WORK REQUEST: Collect every line of the records below that contains the word "ImemReq".

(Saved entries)

--- --- ---

==> config.mk <==
export PLATFORM = sky130hd
export DESIGN_NAME = fetch_sequencer
export DESIGN_NICKNAME = d
export VERILOG_FILES = /design/src/rtl/fetch_sequencer.sv
export SDC_FILE = /design/constraint.sdc
export NUM_CORES = 1
export LEC_CHECK = 0
export CORE_UTILIZATION = 45
export CTS_CLUSTER_DIAMETER = 80
export DETAILED_ROUTE_END_ITERATION = 7
export GPL_ROUTABILITY_DRIVEN = 0
export HOLD_SLACK_MARGIN = 0.02
export PLACE_DENSITY = 0.84
export SLEW_MARGIN = 10
export SYNTH_ARGS = -nofsm -noshare
export SYNTH_HDL_FRONTEND = slang
export SYNTH_SLANG_ARGS = --single-unit
==> constraint.sdc <==
create_clock -name CLK -period 6.1 [get_ports CLK]
set_clock_uncertainty 0.2 [all_clocks]
set_input_delay 1.83 -clock CLK [delete_from_list [all_inputs] [get_ports CLK]]
set_output_delay 1.83 -clock CLK [all_outputs]
set_load 0.03 [all_outputs]
==> src/rtl/fetch_sequencer.sv <==
// Instruction-fetch control FSM: drives fetch-stage enables and the imem req/ready handshake.
// Define FETCH_PERF_CNT_EN to build the saturating StallCount counter; otherwise StallCount is 0.
module fetch_sequencer #(
   parameter int MAX_WAIT    = 15,
   parameter int BOOT_CYCLES = 2,
   parameter int CNT_W       = 16
) (
   input  logic             CLK,
   input  logic             Reset,
   input  logic             Start,
   input  logic             Halt,
   input  logic             Redirect,
   input  logic             LoadUseHazard,
   input  logic             ImemReady,
   output logic             ImemReq,
   output logic             EN,
   output logic             RetainPC,
   output logic             RetainIF_ID,
   output logic             IF_Flush,
   output logic             Busy,
   output logic             TimeoutErr,
   output logic [CNT_W-1:0] StallCount
);

   // state      | meaning
   // S_IDLE     | out of reset, waiting for Start
   // S_BOOT     | flushing IF/ID for BOOT_CYCLES cycles
   // S_FETCH    | issuing one request per cycle
   // S_WAIT_MEM | request outstanding, memory not ready
   // S_STALL    | load-use hazard, PC and IF/ID held
   // S_FLUSH    | bubble after a redirect cancelled an outstanding request
   // S_HALTED   | stopped, waiting for Start
   // S_ERROR    | memory timeout, left only through Reset
   typedef enum logic [2:0] {
      S_IDLE,
      S_BOOT,
      S_FETCH,
      S_WAIT_MEM,
      S_STALL,
      S_FLUSH,
      S_HALTED,
      S_ERROR
   } state_t;

   localparam logic [3:0] BOOT_LOAD = 4'(BOOT_CYCLES - 1);
   localparam logic [7:0] WAIT_LOAD = 8'(MAX_WAIT - 1);

   state_t     state;
   logic [3:0] boot_tmr;
   logic [7:0] wait_tmr;
   logic       halt_pend;
   logic       timeout_err;

   // Both timers count down and fire at zero, so the load value is the cycle budget minus one.
   always_ff @(posedge CLK or posedge Reset) begin
      if (Reset) begin
         state       <= S_IDLE;
         boot_tmr    <= '0;
         wait_tmr    <= '0;
         halt_pend   <= 1'b0;
         timeout_err <= 1'b0;
      end else begin
         case (state)
            S_IDLE: begin
               if (Start) begin
                  state    <= S_BOOT;
                  boot_tmr <= BOOT_LOAD;
               end
            end
            S_BOOT: begin
               if (boot_tmr == 4'd0) state <= S_FETCH;
               else                  boot_tmr <= boot_tmr - 4'd1;
            end
            S_FETCH: begin
               if (Halt)               state <= S_HALTED;
               else if (Redirect)      state <= S_FETCH;
               else if (LoadUseHazard) state <= S_STALL;
               else if (!ImemReady) begin
                  state    <= S_WAIT_MEM;
                  wait_tmr <= WAIT_LOAD;
               end
            end
            S_WAIT_MEM: begin
               if (Halt) halt_pend <= 1'b1;
               if (Redirect)       state <= S_FLUSH;
               else if (ImemReady) state <= (halt_pend || Halt) ? S_HALTED : S_FETCH;
               else if (wait_tmr == 8'd0) begin
                  state       <= S_ERROR;
                  timeout_err <= 1'b1;
               end else begin
                  wait_tmr <= wait_tmr - 8'd1;
               end
            end
            S_STALL: begin
               if (Redirect)           state <= S_FETCH;
               else if (Halt)          state <= S_HALTED;
               else if (!LoadUseHazard) state <= S_FETCH;
            end
            S_FLUSH: state <= S_FETCH;
            S_HALTED: begin
               if (Start && !Halt) begin
                  state     <= S_FETCH;
                  halt_pend <= 1'b0;
               end
            end
            default: state <= S_ERROR;
         endcase
      end
   end

   always_comb begin
      ImemReq     = 1'b0;
      EN          = 1'b0;
      RetainPC    = 1'b1;
      RetainIF_ID = 1'b1;
      IF_Flush    = 1'b0;
      case (state)
         S_BOOT: begin
            EN       = 1'b1;
            IF_Flush = 1'b1;
         end
         S_FETCH: begin
            EN      = 1'b1;
            ImemReq = 1'b1;
            if (Halt) begin
               ImemReq = 1'b0;
            end else if (Redirect) begin
               IF_Flush = 1'b1;
               RetainPC = 1'b0;
            end else if (!LoadUseHazard && ImemReady) begin
               RetainPC    = 1'b0;
               RetainIF_ID = 1'b0;
            end
         end
         S_WAIT_MEM: begin
            EN      = 1'b1;
            ImemReq = 1'b1;
            if (Redirect) begin
               IF_Flush = 1'b1;
               RetainPC = 1'b0;
            end else if (ImemReady) begin
               RetainPC    = 1'b0;
               RetainIF_ID = 1'b0;
            end
         end
         S_STALL: begin
            EN = 1'b1;
            if (Redirect) begin
               IF_Flush = 1'b1;
               RetainPC = 1'b0;
            end
         end
         default: ;
      endcase
   end

   assign Busy       = (state == S_BOOT) || (state == S_FETCH) || (state == S_WAIT_MEM) ||
                       (state == S_STALL) || (state == S_FLUSH);
   assign TimeoutErr = timeout_err;

`ifdef FETCH_PERF_CNT_EN
   logic [CNT_W-1:0] stall_cnt;

   always_ff @(posedge CLK or posedge Reset) begin
      if (Reset) begin
         stall_cnt <= '0;
      end else if ((state == S_STALL || state == S_WAIT_MEM) && (stall_cnt != '1)) begin
         stall_cnt <= stall_cnt + CNT_W'(1);
      end
   end

   assign StallCount = stall_cnt;
`else
   assign StallCount = '0;
`endif

endmodule

# After elaboration in Yosys (flattened, before gate mapping)
# Index checks and enable logic that the tools add are counted.
[op_classes]
n_eq_ne = 21
add_sub_neg = 2
n_bitwise = 2
reduce_logical = 22
mux = 46
[ops]
columns = ["op", "count"]
rows = [
  ["2-to-1 mux 8 bit", 7],
  ["2-to-1 mux 3 bit", 14],
  ["!= test 2 bit (second input constant)", 12],
  ["one-hot mux 3 bit (7 select lines)", 1],
  ["one-hot mux 8 bit (2 select lines)", 1],
  ["2-to-1 mux 1 bit", 15],
  ["equality test 3 bit (second input constant)", 3],
  ["zero test 8 bit", 1],
  ["2-to-1 mux 4 bit", 2],
  ["!= test 4 bit (second input constant)", 2],
  ["one-hot mux 4 bit (2 select lines)", 1],
  ["AND reduction 8 bit", 1],
  ["subtractor 8 x 1 -> 8 bit (second input constant)", 1],
  ["equality test 3 x 2 -> 1 bit (second input constant)", 2],
  ["one-hot mux 1 bit (2 select lines)", 3],
  ["one-hot mux 1 bit (3 select lines)", 2],
  ["AND reduction 3 bit", 2],
  ["AND reduction 6 bit", 1],
  ["nonzero test 2 bit", 3],
  ["logical OR 1 bit", 5],
  ["!= test 5 bit (second input constant)", 1],
  ["zero test 4 bit", 1],
  ["AND reduction 4 bit", 1],
  ["OR reduction 4 bit", 1],
  ["7 further kinds", 10],
]
[word_totals]
ff_bits = 17
out_inout_bits = 23
input_bits = 7
wordCells = 98

# Longest topological paths before layout
# Gate-level depths: netlist of the first run.
[depth]
ltp_word = 6
depth_mapped = 8
mapped_depth_nobuf = 7

# Worst setup path before layout of the first run
# No wires, ideal clock.
[synth_timing]
kind = "in2out"
start = "input port Redirect"
end = "output port RetainPC"
path_slack_ns = 0.925
arrival_ns = 3.145
path_stages = 4
required_ns = 4.070
n_path_buf = 1
cell_sequence = "buf_6 > or2_2 > and2_2 > a21boi_0"
[synth_between]
elab_chain_len = 3
word_cells_on_any_way = 5
cone_classes = "mux (5)"
[synth_lines]
columns = ["element", "line_no", "rtl"]
rows = [
  ["start: declaration", "12", "input logic Redirect,"],
  ["2-to-1 mux 1 bit", "127", "end else if (Redirect) begin"],
  ["2-to-1 mux 1 bit", "125", "if (Halt) begin"],
  ["one-hot mux 1 bit (3 select lines) *", "117", "case (state)"],
  ["end: declaration", "17", "output logic RetainPC,"],
]
# Every way passes the cells marked *; elsewhere a longest branch is shown, timed or not.

# Worst setup path in the final report of the first run
[layout_timing]
start = "input port Redirect"
end = "output port RetainIF_ID"
[layout_between]
elab_chain_len = 3
word_cells_on_any_way = 4
cone_classes = "mux (4)"
[layout_lines]
columns = ["element", "line_no", "rtl"]
rows = [
  ["2-to-1 mux 1 bit", "127", ""],
  ["2-to-1 mux 1 bit", "125", ""],
  ["one-hot mux 1 bit (2 select lines) *", "117", ""],
  ["end: declaration", "18", "output logic RetainIF_ID,"],
]
# Marks and branches as above.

--- --- ---

TASK ANSWER:
   output logic             ImemReq,
      ImemReq     = 1'b0;
            ImemReq = 1'b1;
               ImemReq = 1'b0;
            ImemReq = 1'b1;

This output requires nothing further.